Only about half of organizations have a formal strategic execution process. But of those that do have a formal strategic execution process, 70% report outperforming their peers.
To put your organization in that outperforming category, we recommend weekly, quarterly, and annual goal setting at a minimum.
- Annually: to explore initiatives
- Quarterly: to understand progress and plan for the next
- Weekly: to foster accountability, information sharing, and problem-solving
Annual Planning
At the top, annual planning links to your vision statement. It is your three-to-five-year horizon that keeps your employees and stakeholders moving toward long-term goals.
When you set an audacious goal, work backwards to establish smaller scale goals that serves as quarterly and weekly checkpoints for your employees.
If you are setting ambitious goals, the team should complete about 75% of them. Completing 100% routinely is usually a sign of low goal setting.

Quarterly Goals
Quarterly goals are a sweet spot for your organization.
Research shows about 90 days is an optimal amount of time to assure consistent productivity throughout the year.
These goals should be a stretch for your teams to accomplish. A rule of thumb is roughly 70% of initiatives should be achieved timely.
Your teams should feel slightly uncomfortable with the stretch goals, but excited to pursue them since everyone involved embraces the vision and purpose.
Weekly Meetings
Weekly meetings serve to resolve and remind.
As employees, management, and leadership meet on a weekly basis, issues that plague strategic projects should be identified and addressed so that the work stays on track.
Weekly reminders keep long-term goals visible. Evidence shows that most strategic project work happens in the days leading up to a strategy review meeting. Therefore, weekly progress reports and issue resolution elevate productivity and maintain consistent momentum.

Ask Yourself
Knowing the cadence is one thing, but what goals to plug in is another. This step of developing goals is the most often undertaken and most often misunderstood by leaders. We aren’t ones to overcomplicate things. Be confident the information you need to set actionable, trackable goals already lies within your organization. Approach it like you’re a Jeopardy champion. Below are your answers in the form of questions. You need these prompts to draw out and customize your goals.

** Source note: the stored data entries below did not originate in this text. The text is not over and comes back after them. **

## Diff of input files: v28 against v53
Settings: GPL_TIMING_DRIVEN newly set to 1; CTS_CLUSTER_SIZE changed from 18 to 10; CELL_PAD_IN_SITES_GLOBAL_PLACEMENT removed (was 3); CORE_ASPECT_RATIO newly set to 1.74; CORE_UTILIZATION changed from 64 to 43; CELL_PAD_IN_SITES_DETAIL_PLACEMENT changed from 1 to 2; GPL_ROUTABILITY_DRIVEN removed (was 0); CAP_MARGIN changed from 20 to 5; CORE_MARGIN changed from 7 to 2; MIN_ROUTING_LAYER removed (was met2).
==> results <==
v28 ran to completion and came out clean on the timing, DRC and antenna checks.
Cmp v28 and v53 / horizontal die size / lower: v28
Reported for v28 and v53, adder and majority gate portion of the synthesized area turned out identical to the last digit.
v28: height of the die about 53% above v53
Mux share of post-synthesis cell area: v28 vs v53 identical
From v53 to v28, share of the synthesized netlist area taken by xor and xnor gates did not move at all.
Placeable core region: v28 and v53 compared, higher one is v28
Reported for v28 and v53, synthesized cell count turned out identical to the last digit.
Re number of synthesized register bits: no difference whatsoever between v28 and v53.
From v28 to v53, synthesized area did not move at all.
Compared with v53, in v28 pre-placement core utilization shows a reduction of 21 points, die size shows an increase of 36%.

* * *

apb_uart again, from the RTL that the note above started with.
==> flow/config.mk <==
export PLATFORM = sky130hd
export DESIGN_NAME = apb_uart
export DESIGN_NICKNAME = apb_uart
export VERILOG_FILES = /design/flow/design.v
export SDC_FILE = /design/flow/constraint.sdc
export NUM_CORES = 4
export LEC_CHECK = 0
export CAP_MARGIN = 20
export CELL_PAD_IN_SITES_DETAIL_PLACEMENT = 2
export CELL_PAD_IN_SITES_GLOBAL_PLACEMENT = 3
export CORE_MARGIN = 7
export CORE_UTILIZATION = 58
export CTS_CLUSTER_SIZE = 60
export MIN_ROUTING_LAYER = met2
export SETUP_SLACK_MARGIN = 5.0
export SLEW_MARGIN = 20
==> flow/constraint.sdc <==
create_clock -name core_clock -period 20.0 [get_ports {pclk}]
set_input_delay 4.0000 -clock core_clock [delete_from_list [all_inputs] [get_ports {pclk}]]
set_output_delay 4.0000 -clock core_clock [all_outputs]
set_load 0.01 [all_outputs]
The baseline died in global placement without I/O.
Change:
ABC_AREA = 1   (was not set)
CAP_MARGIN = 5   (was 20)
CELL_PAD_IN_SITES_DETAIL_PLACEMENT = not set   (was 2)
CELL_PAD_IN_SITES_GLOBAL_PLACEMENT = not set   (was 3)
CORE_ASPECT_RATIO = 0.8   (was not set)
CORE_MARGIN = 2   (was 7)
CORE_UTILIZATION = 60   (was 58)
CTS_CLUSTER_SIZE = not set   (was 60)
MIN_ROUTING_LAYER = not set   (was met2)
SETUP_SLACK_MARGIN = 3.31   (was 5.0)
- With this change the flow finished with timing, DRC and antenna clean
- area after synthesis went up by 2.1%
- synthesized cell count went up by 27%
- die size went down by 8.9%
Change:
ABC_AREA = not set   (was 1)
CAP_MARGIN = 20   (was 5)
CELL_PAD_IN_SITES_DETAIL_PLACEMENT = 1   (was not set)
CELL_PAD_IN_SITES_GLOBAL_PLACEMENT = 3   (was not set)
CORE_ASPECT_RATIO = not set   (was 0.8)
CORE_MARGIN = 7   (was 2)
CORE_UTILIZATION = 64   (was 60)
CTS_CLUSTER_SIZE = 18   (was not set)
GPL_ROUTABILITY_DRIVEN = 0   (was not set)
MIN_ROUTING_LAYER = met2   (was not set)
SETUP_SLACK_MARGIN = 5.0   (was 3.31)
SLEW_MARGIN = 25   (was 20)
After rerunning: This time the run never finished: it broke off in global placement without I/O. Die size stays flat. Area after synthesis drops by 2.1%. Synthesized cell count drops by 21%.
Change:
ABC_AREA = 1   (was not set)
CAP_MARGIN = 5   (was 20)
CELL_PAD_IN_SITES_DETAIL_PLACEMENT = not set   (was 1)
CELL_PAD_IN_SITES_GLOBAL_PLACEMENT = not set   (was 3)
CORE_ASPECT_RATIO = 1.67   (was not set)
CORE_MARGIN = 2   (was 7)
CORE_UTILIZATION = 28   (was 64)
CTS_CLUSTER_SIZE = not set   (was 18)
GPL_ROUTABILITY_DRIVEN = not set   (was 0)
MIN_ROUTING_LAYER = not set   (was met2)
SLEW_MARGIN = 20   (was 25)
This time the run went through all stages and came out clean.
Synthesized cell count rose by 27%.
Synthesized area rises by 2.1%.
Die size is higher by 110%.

- What is our long-term plan (3-5 years)?
- What is our short-term plan (1 year)?
- What are next quarter’s objectives will help us reach the short-term plan?
- What industry standard goals should we be tracking per department?
- How will these goals be measured?
Communicate the goals you develop within your organization. The simple action of writing them down to share increases your likelihood of achieving them by 42%, according to a Dominican University of California study. Dr. Gail Matthews who conducted the study found that “writing the goals brings clarity, keeping an individual focused.”